Pro-life physicians argue that the lack of even the most basic safeguards results in women arriving in emergency rooms with potentially life-threatening complications, including profuse bleeding, infections, and incomplete abortions. Emergency room physicians – even those who are pro-life – are then required to “finish” abortions by removing the mangled parts of partially-aborted babies, making them complicit in elective chemical abortions.
Unfortunately, the Supreme Court held that the pro-life physicians did not have a direct injury sufficient to give them standing to bring the lawsuit. Justice Kavanaugh, writing for the unanimous Court, held that federal conscience laws fully protect doctors from having to perform procedures they find objectionable.

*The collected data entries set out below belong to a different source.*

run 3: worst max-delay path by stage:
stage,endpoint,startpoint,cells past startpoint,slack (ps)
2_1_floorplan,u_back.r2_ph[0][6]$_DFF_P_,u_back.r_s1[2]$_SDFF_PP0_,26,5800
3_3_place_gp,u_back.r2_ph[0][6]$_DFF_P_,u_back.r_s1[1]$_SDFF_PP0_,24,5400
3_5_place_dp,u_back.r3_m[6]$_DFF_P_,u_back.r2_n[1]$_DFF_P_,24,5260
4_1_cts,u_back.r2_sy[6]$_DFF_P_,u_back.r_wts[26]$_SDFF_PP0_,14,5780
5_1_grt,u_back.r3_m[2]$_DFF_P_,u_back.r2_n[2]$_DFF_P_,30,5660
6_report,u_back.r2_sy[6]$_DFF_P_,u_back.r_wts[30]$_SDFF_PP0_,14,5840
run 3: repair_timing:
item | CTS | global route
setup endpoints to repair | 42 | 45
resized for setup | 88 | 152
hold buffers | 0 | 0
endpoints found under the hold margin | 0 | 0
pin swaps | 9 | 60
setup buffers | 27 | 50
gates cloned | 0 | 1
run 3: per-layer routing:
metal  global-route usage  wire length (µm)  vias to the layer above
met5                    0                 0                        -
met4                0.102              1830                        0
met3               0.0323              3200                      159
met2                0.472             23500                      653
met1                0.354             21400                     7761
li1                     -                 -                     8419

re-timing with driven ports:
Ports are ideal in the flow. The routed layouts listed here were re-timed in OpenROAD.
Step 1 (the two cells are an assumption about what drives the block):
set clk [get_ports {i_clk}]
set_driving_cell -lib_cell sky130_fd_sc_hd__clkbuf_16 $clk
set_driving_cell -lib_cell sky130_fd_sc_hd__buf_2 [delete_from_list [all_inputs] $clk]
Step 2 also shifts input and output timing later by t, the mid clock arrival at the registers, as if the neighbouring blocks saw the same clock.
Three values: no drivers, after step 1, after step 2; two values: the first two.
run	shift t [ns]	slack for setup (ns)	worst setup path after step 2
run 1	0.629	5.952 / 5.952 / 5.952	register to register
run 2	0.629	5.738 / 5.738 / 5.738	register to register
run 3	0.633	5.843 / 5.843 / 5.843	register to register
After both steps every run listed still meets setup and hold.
What follows belongs to an exercise in optimizing a design on an open flow for small area, a short achievable clock period and few clock cycles per item; a production flow would make more cautious choices. Only simulation tests tie the RTL to the original design; equivalence was not proved. No driver is modelled on the clock port, so clock power and skew are understated where the tree is cut down; a real chip needs a root buffer or a tree. No activity file was given, so power comes from the tool's default toggle rates.

==> flow/design.v (excerpt) <==
module top_payload_generator (
    input  logic                          clk,
    input  logic                          resetn,
    input  logic [15:0]                   session_id_i,
    input  logic [31:0]                   msg_seq_num_i,
    input  logic [4-1:0]            pe_valid_i,
    input  logic [4*(32 + 32 + 16 + 64)-1:0]   pe_order_i,
    output logic [4-1:0]            pe_ready_o,
    input  logic                          tready_i,
    output logic                          tvalid_o,
    output logic                          tlast_o,
    output logic [64-1:0]            tdata_o
);
    logic                 tvalid_q;
    logic                 tlast_q;
    logic [3:0]           bsel_q;
    logic [2:0][4-1:0] esel_q;
    stream_pkg::pe_idx_t  cur_q;       
    stream_pkg::pe_idx_t  nxt_q;       
    logic                 have_q;
    logic [4-1:0]   rdy_q;
    logic [4-1:0]   acc_q;       
    logic [4-1:0]   valid_q;     
    logic                 adv_q;       
    stream_pkg::beat_t    tdata_q, tdata_d;
    order_pkg::order_no_t order_no;
    logic                 ld;
    logic                 start;
    logic                 next0;       
    logic [4-1:0]   busy;
    logic [4-1:0]   cand;
    stream_pkg::pe_idx_t  pick;
    logic                 found;
    assign ld    = !tvalid_q || tready_i;
    assign start = ld && bsel_q[0] && (|esel_q[0]);
    assign next0 = ld ? (bsel_q[3] || (bsel_q[0] && !(|esel_q[0]))) : bsel_q[0];
    assign busy = esel_q[1] | esel_q[2] | rdy_q | acc_q;
  ...
Size: roughly 740 cells after synthesis, roughly 130 flip-flops, roughly 700 I/O pins, about 7200 sq um of cells after synthesis.
Settings: LEC_CHECK=0, CAP_MARGIN=20, CORE_AREA=2.5 2.5 182.5 182.5, DIE_AREA=0 0 185 185, SETUP_SLACK_MARGIN=3.0, SLEW_MARGIN=20; clock period 5.0 ns.
standard.sh (not shown) runs the stock make flow with config.mk's settings and CLKGATE_MAP_FILE= SYNTH_SCRIPT=/design/flow/synth_recipe.tcl, a recipe that flattens the netlist after the stock synthesis.
==> flow/flow/run.sh <==
#!/bin/bash
# The standard flow, with four changes: the port buffers are the smallest
# buffer cell, the pins may sit on every routing track, they are placed in
# regions (flow/io.tcl, made by gen/io_gen.py) that keep each tdata_o bit next
# to the input bits feeding it, and the clock tree is two levels of buffers
# built by flow/cts_hand.tcl in place of clock tree synthesis.
export BUFFER_PORTS_ARGS="-buffer_cell sky130_fd_sc_hd__buf_1"
export PLACE_PINS_ARGS="-min_distance 1 -min_distance_in_tracks"
export IO_CONSTRAINTS="$PWD/flow/io.tcl"
export PRE_CTS_TCL="$PWD/flow/cts_hand.tcl"
bash standard.sh > standard.log 2>&1
Other scripts of this flow, unchanged in this note and not shown: flow/flow/cts_hand.tcl, flow/flow/io.tcl
Testbench counts at the start, summed over its fixed seeds: cycles 38,432, items 9,600.
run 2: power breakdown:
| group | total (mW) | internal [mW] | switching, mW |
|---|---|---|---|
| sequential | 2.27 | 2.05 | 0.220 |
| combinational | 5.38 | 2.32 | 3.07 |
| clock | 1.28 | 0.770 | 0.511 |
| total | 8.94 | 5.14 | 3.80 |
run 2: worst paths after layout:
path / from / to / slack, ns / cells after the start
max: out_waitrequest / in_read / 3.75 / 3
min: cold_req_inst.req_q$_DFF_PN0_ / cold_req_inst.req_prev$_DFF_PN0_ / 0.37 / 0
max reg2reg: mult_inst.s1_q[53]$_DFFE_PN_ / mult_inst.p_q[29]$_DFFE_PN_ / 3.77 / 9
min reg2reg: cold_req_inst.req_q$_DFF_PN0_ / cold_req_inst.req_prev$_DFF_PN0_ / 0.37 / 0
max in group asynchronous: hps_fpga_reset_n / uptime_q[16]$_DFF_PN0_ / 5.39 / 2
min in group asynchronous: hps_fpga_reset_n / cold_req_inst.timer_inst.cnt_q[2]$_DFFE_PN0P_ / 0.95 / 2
What follows belongs to an exercise in optimizing a design on an open flow for small area; a production flow would make more cautious choices.
Function was checked by simulation only, so behaviour that the tests miss may differ from the original.
Power is estimated from default activity; no workload was simulated.

// reg_file_sb
module reg_file_sb #(
    parameter int XLEN   = 32,
    parameter int NREGS  = 32,
    parameter int NRD    = 2,
    parameter int BYPASS = 1,
    localparam int AW    = $clog2(NREGS)
) (
    input  logic                clock,
    input  logic                reset,
    input  logic                WR_EN,
    input  logic                SET,
    input  logic                RESET,
    input  logic [AW-1:0]       write_select,
    input  logic [XLEN-1:0]     data_in,
    input  logic [NRD*AW-1:0]   rd_select,
    output logic [NRD*XLEN-1:0] rd_data,
    output logic [NRD-1:0]      rd_busy,
    input  logic                alloc_valid,
    input  logic [AW-1:0]       alloc_sel,
    output logic                alloc_ready,
    output logic [AW:0]         busy_count
);
Size: roughly 4800 cells after synthesis, roughly 1100 flip-flops, ~130 I/O pins, ~43000 µm² of cells after synthesis.
==> flow/config.mk <==
export PLATFORM = sky130hd
export DESIGN_NAME = reg_file_sb
export DESIGN_NICKNAME = reg_file_sb
export VERILOG_FILES = /design/flow/design.v
export SDC_FILE = /design/flow/constraint.sdc
export NUM_CORES = 4
export LEC_CHECK = 0
export CAP_MARGIN = 40
export CORE_MARGIN = 2
export CORE_UTILIZATION = 30
export PLACE_DENSITY = 0.4
export SLEW_MARGIN = 40
==> flow/constraint.sdc <==
create_clock -name core_clock -period 10.0 [get_ports {clock}]
set_input_delay 2.0000 -clock core_clock [delete_from_list [all_inputs] [get_ports {clock}]]
set_output_delay 2.0000 -clock core_clock [all_outputs]
set_load 0.01 [all_outputs]
standard.sh (not shown) runs the stock make flow with config.mk's settings and CLKGATE_MAP_FILE= SYNTH_SCRIPT=/design/flow/synth_recipe.tcl, a recipe that flattens the netlist after the stock synthesis.
==> flow/flow/run.sh <==
#!/bin/bash
# Layout flow: the standard ORFS flow, with two changes:
#  - synthesis is the standard synthesis script (synth_recipe.tcl) with ABC's
#    mapping script swapped for an area-oriented one (flow/area.abc); the
#    registers, their names and cell types are those of the standard synthesis;
#  - the remaining ORFS steps run with the extra settings in flow/knobs.
# Each tool's output goes to a log file of its own in this folder.
set -euo pipefail
W=$(pwd)

cat > "$W/own_synth.tcl" <<EOF
proc abc {args} {
  set i [lsearch -exact \$args -script]
  if { \$i >= 0 } { lset args [expr {\$i + 1}] {$W/flow/area.abc} }
  yosys abc {*}\$args
}
source {$W/synth_recipe.tcl}
EOF

KNOBS=()
if [[ -f "$W/flow/knobs" ]]; then
  while read -r line; do
    [[ -z "$line" || "$line" == \#* ]] && continue
    KNOBS+=("$line")
  done < "$W/flow/knobs"
fi

make -C "$FLOW_HOME" DESIGN_CONFIG="$W/config.mk" WORK_HOME="$W/orfs" CLKGATE_MAP_FILE= \
  SYNTH_SCRIPT="$W/own_synth.tcl" synth > "$W/synth.log" 2>&1
bash "$W/standard.sh" "${KNOBS[@]}" finish > "$W/layout.log" 2>&1
==> flow/flow/area.abc <==
strash
&get -n
&fraig -x
&put
scorr
dc2
strash
&get -n
&dch -f
&nf -R 1000
&put
==> flow/flow/knobs <==
# extra ORFS make variables for the steps after synthesis, one per line
REMOVE_ABC_BUFFERS=1
BUFFER_PORTS_ARGS=-buffer_cell sky130_fd_sc_hd__buf_1
CTS_ARGS=-sink_clustering_enable -repair_clock_nets -dont_use_dummy_load -buf_list sky130_fd_sc_hd__clkbuf_8 -sink_clustering_size 16 -sink_clustering_max_diameter 60
The starting point passed the timing, design-rule and antenna checks.
Rerun with:
Settings changed: CAP_MARGIN 40 to 20, SLEW_MARGIN 40 to 20.
Die area is unchanged.
Clock-buffer cell count came out higher by 3.
Via count falls by 0.42%.
Worst setup slack improves by 11 ps.
Area after synthesis does not change.
Power decreases by 0.64%.
First-iteration DRC count increases by 1.2%.
Fmax stays flat.
Sequential share of layout area came out higher by 0.46 points.
Wire length stays flat.
Cell count drops by 0.40%.

* * *

== run a ==
The RTL this note starts from:
==> flow/design.v <==
module reg_file_sb #(
    parameter int XLEN   = 32,
    parameter int NREGS  = 32,
    parameter int NRD    = 2,
    parameter int BYPASS = 1,
    localparam int AW    = $clog2(NREGS)
) (
    input  logic                clock,
    input  logic                reset,
    input  logic                WR_EN,
    input  logic                SET,
    input  logic                RESET,
    input  logic [AW-1:0]       write_select,
    input  logic [XLEN-1:0]     data_in,
    input  logic [NRD*AW-1:0]   rd_select,
    output logic [NRD*XLEN-1:0] rd_data,
    output logic [NRD-1:0]      rd_busy,
    input  logic                alloc_valid,
    input  logic [AW-1:0]       alloc_sel,
    output logic                alloc_ready,
    output logic [AW:0]         busy_count
);
    localparam int NPAIR = NREGS / 2;    
    logic [NREGS*XLEN-1:XLEN] regs;     
    logic [NREGS*XLEN-1:XLEN] nheld;    
    logic [NREGS*XLEN-1:XLEN] d;        
    logic [NREGS-1:0] valid;
    logic [NREGS-1:0] we;
    logic [NREGS-1:0] wdec;             
    logic [2*NREGS-1:0] nwe;     
    logic [2*NREGS-1:0] hold;          
    logic [2*XLEN-1:0]  ncv_c;    
    logic [NREGS-1:0] busy;
    logic [NREGS-1:0] busy_next;
    logic             commit;
    logic [XLEN-1:0]  commit_val;
    logic [XLEN-1:0]  ncv;
    logic             alloc_acc;
    logic             count_inc;
    logic             count_dec;
    assign commit = (WR_EN || RESET || SET) && (write_select != '0) && !reset;
    always_comb begin
        commit_val = '0;
        if (WR_EN) begin
            commit_val = data_in;
        end else if (RESET) begin
            commit_val = '0;
        end else begin
            commit_val = XLEN'(1);
        end
    end
    assign ncv = ~commit_val;
    for (genvar c = 0; c < 2; c++) begin : g_ncv
        assign ncv_c[c*XLEN] = ncv[0];
        for (genvar j = 1; j < XLEN; j++) begin : g_bit
            rf_nand2 u_ncv (.a(WR_EN), .b(data_in[j]), .y(ncv_c[c*XLEN + j]));
        end
    end
    always_comb begin
        for (int i = 0; i < NREGS; i++) begin
            wdec[i] = (write_select == AW'(i));
            we[i]   = commit && wdec[i];
        end
        we[0] = 1'b0;
    end
    for (genvar c = 0; c < 2; c++) begin : g_ctl
        assign nwe[c*NREGS]  = 1'b1;
        assign hold[c*NREGS] = 1'b0;
        for (genvar i = 1; i < NREGS; i++) begin : g_reg
            rf_nand2 u_nwe  (.a(commit), .b(wdec[i]), .y(nwe[c*NREGS + i]));
            rf_and2  u_hold (.a(valid[i]), .b(nwe[c*NREGS + i]), .y(hold[c*NREGS + i]));
        end
    end
    assign alloc_ready = (alloc_sel == '0) || !busy[alloc_sel]
                       || (commit && (write_select == alloc_sel));
    assign alloc_acc   = alloc_valid && alloc_ready && (alloc_sel != '0);
    always_comb begin
        busy_next = busy;
        if (commit) begin
            busy_next[write_select] = 1'b0;
        end
        if (alloc_acc) begin
            busy_next[alloc_sel] = 1'b1;
        end
        busy_next[0] = 1'b0;
    end
    always_comb begin
        count_inc = alloc_acc && !busy[alloc_sel];
        count_dec = commit && busy[write_select]
                  && !(alloc_acc && (alloc_sel == write_select));
    end
    for (genvar i = 1; i < NREGS; i++) begin : g_reg
        for (genvar j = 0; j < XLEN; j++) begin : g_bit
            rf_nand2 u_held (
                .a(regs[i*XLEN + j]), .b(hold[(j / (XLEN/2))*NREGS + i]), .y(nheld[i*XLEN + j])
            );
            rf_o21ai u_next (
                .a1(nwe[(j / (XLEN/2))*NREGS + i]), .a2(ncv_c[(i / (NREGS/2))*XLEN + j]),
                .b1(nheld[i*XLEN + j]), .y(d[i*XLEN + j])
            );
        end
    end
    always_ff @(posedge clock) begin
        regs <= d;
    end
    always_ff @(posedge clock or posedge reset) begin
        if (reset) begin
            valid <= '0;
        end else begin
            valid <= valid | we;
        end
    end
    always_ff @(posedge clock or posedge reset) begin
        if (reset) begin
            busy       <= '0;
            busy_count <= '0;
        end else begin
            busy       <= busy_next;
            busy_count <= busy_count + {{AW{1'b0}}, count_inc} - {{AW{1'b0}}, count_dec};
        end
    end
    for (genvar p = 0; p < NRD; p++) begin : g_rd
        logic [AW-1:0]    sel;
        logic             hit;
        logic             nhit;
        logic             same_alloc;
        logic [2*NREGS-1:0] ndec;     
        logic [7:0]       pa;           
        logic [3:0]       pb;           
        assign sel        = rd_select[p*AW +: AW];
        assign hit        = (BYPASS != 0) && commit && (write_select == sel);
        assign nhit       = !hit;
        assign same_alloc = alloc_acc && (alloc_sel == sel);
        always_comb begin
            for (int k = 0; k < 8; k++) pa[k] = (sel[4:2] == 3'(k));
            for (int l = 0; l < 4; l++) pb[l] = (sel[1:0] == 2'(l));
        end
        for (genvar c = 0; c < 2; c++) begin : g_dec
            assign ndec[c*NREGS] = 1'b1;
            for (genvar i = 1; i < NREGS; i++) begin : g_reg
                rf_nand2 u_ndec (.a(pa[i / 4]), .b(pb[i % 4]), .y(ndec[c*NREGS + i]));
            end
        end
        for (genvar j = 0; j < XLEN; j++) begin : g_bit
            logic [NPAIR-1:0]   pair;
            logic [NPAIR/4-1:0] nquad;
            for (genvar k = 0; k < NPAIR; k++) begin : g_pair
                if (2*k + 2 < NREGS) begin : g_rr
                    rf_o22ai u_pair (
                        .a1(nheld[(2*k+1)*XLEN + j]), .a2(ndec[(j / (XLEN/2))*NREGS + 2*k+1]),
                        .b1(nheld[(2*k+2)*XLEN + j]), .b2(ndec[(j / (XLEN/2))*NREGS + 2*k+2]),
                        .y(pair[k])
                    );
                end else begin : g_rf
                    rf_o22ai u_pair (
                        .a1(nheld[(2*k+1)*XLEN + j]), .a2(ndec[(j / (XLEN/2))*NREGS + 2*k+1]),
                        .b1(nhit), .b2(ncv[j]),
                        .y(pair[k])
                    );
                end
            end
            for (genvar q = 0; q < NPAIR/4; q++) begin : g_quad
                rf_nor4 u_quad (
                    .a(pair[4*q]), .b(pair[4*q+1]), .c(pair[4*q+2]), .d(pair[4*q+3]),
                    .y(nquad[q])
                );
            end
            rf_nand4 u_out (
                .a(nquad[0]), .b(nquad[1]), .c(nquad[2]), .d(nquad[3]),
                .y(rd_data[p*XLEN + j])
            );
        end
        assign rd_busy[p] = busy[sel] && !(hit && !same_alloc);
    end
endmodule
module rf_nand2 (input logic a, input logic b, output logic y);
    assign y = !(a && b);
endmodule
module rf_and2 (input logic a, input logic b, output logic y);
    assign y = a && b;
endmodule
module rf_o21ai (input logic a1, input logic a2, input logic b1, output logic y);
    assign y = !((a1 || a2) && b1);
endmodule
module rf_o22ai (
    input logic a1, input logic a2, input logic b1, input logic b2, output logic y
);
    assign y = !((a1 || a2) && (b1 || b2));
endmodule
module rf_nor4 (
    input logic a, input logic b, input logic c, input logic d, output logic y
);
    assign y = !(a || b || c || d);
endmodule
module rf_nand4 (
    input logic a, input logic b, input logic c, input logic d, output logic y
);
    assign y = !(a && b && c && d);
endmodule
clock: 10.0 ns
lec_check: 0
cap_margin: 20
core_margin: 2
core_utilization: 35
place_density: 0.45
slew_margin: 20
==> flow/flow/run.sh <==
#!/bin/bash
# Layout flow: the standard ORFS flow, with two changes:
#  - synthesis is the standard synthesis script (synth_recipe.tcl) run with the
#    design's hierarchy kept until after technology mapping (so each small gate
#    module rf_* of the RTL is mapped on its own), and with ABC's mapping script
#    swapped for an area-oriented one (flow/area.abc). synth_recipe.tcl then
#    flattens the design as usual; the registers, their names and cell types are
#    those of the standard synthesis;
#  - the remaining ORFS steps run with the extra settings in flow/knobs.
# Each tool's output goes to a log file of its own in this folder.
set -euo pipefail
W=$(pwd)

cat > "$W/own_synth.tcl" <<EOF
proc abc {args} {
  set i [lsearch -exact \$args -script]
  if { \$i >= 0 } { lset args [expr {\$i + 1}] {$W/flow/area.abc} }
  yosys abc {*}\$args
}
source {$W/synth_recipe.tcl}
EOF

KNOBS=()
if [[ -f "$W/flow/knobs" ]]; then
  while read -r line; do
    [[ -z "$line" || "$line" == \#* ]] && continue
    KNOBS+=("$line")
  done < "$W/flow/knobs"
fi

make -C "$FLOW_HOME" DESIGN_CONFIG="$W/config.mk" WORK_HOME="$W/orfs" CLKGATE_MAP_FILE= \
  SYNTH_SCRIPT="$W/own_synth.tcl" SYNTH_HIERARCHICAL=1 SYNTH_MINIMUM_KEEP_SIZE=0 \
  synth > "$W/synth.log" 2>&1
bash "$W/standard.sh" "${KNOBS[@]}" finish > "$W/layout.log" 2>&1
Scripts as last shown in full above: flow/flow/area.abc, flow/flow/knobs
Here is what was changed in the inputs of run b compared with run a.
Settings: swapping 35 for 30 in CORE_UTILIZATION; swapping 0.45 for 0.4 in PLACE_DENSITY.
Notes after the runs:
- Run b vs. run a: post-CTS clock slew at the launch and capture registers of the worst setup and hold paths climbed 20 ps, reported leakage power essentially unchanged, fraction of layout cells with a size suffix above 1 held steady.

## separate check: timing with driven ports
How much do the figures lean on ideal ports? The routed layouts below were timed once more, with nothing changed but the port constraints.
Step 1 assumes that a clkbuf_16 drives the clock port and a buf_2 every other input.
Step 2 times the ports against the registers' clock, not the clock port: input delays grow and output delays shrink by t, the midpoint of the rising clock arrivals with the driver on.
Three values: ideal ports, drivers, drivers and shift; two values: the first two.
run | t, ns | setup WS [ns] | worst setup path at the end | clock arrival spread, ns | slew at the worst register clock pin (ns)
the first run of note 1 | 0.970 | 0.972 / 0.949 / 0.949 | input to output | 0.153 / 0.153 | 0.11 / 0.11
the second run of note 1 | 0.937 | 0.984 / 0.961 / 0.961 | input to output | 0.138 / 0.138 | 0.11 / 0.11
run a | 0.895 | 0.853 / 0.831 / 0.831 | input to output | 0.069 / 0.069 | 0.11 / 0.11
run b | 0.881 | 0.652 / 0.627 / 0.627 | input to output | 0.088 / 0.089 | 0.10 / 0.10
After both steps every run listed still meets setup and hold. For run b, which loses most, drivers alone change the setup slack by -0.025 ns; drivers and shift together by -0.025 ns.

Life Legal filed an amicus brief with the Court addressing the issue of standing, arguing that individual pro-life doctors “have already sustained actual injuries because of having to treat women who are suffering from complications resulting from the taking of the abortion drugs, in violation of the doctors’ moral opposition to participating in elective abortion.” When faced with emergency situations, physicians often do not have time to seek out another doctor to provide treatment. But the Court stated that “doctors need not follow a time-intensive procedure to invoke federal conscience protections. A doctor may simply refuse.”
Regarding AHM’s claim that eliminating restrictions on abortion drugs has caused an increase in serious injuries to women that require medical attention, Justice Kavanaugh directed the physicians to “present their concerns and objections to the President and FDA in the regulatory process, or to Congress and the President in the legislative process.” But of course, it is the President and the FDA who removed the safeguards to begin with. It is absurd to think that pro-life doctors will have any influence on the regulatory process under the current administration.
The silver lining of this disappointing decision is the Court’s robust and unanimous affirmation of the right of medical professionals to refuse complicity in abortion contrary to their conscience. A legal reckoning for the FDA’s negligent and politicized deregulation of mifepristone must await another day.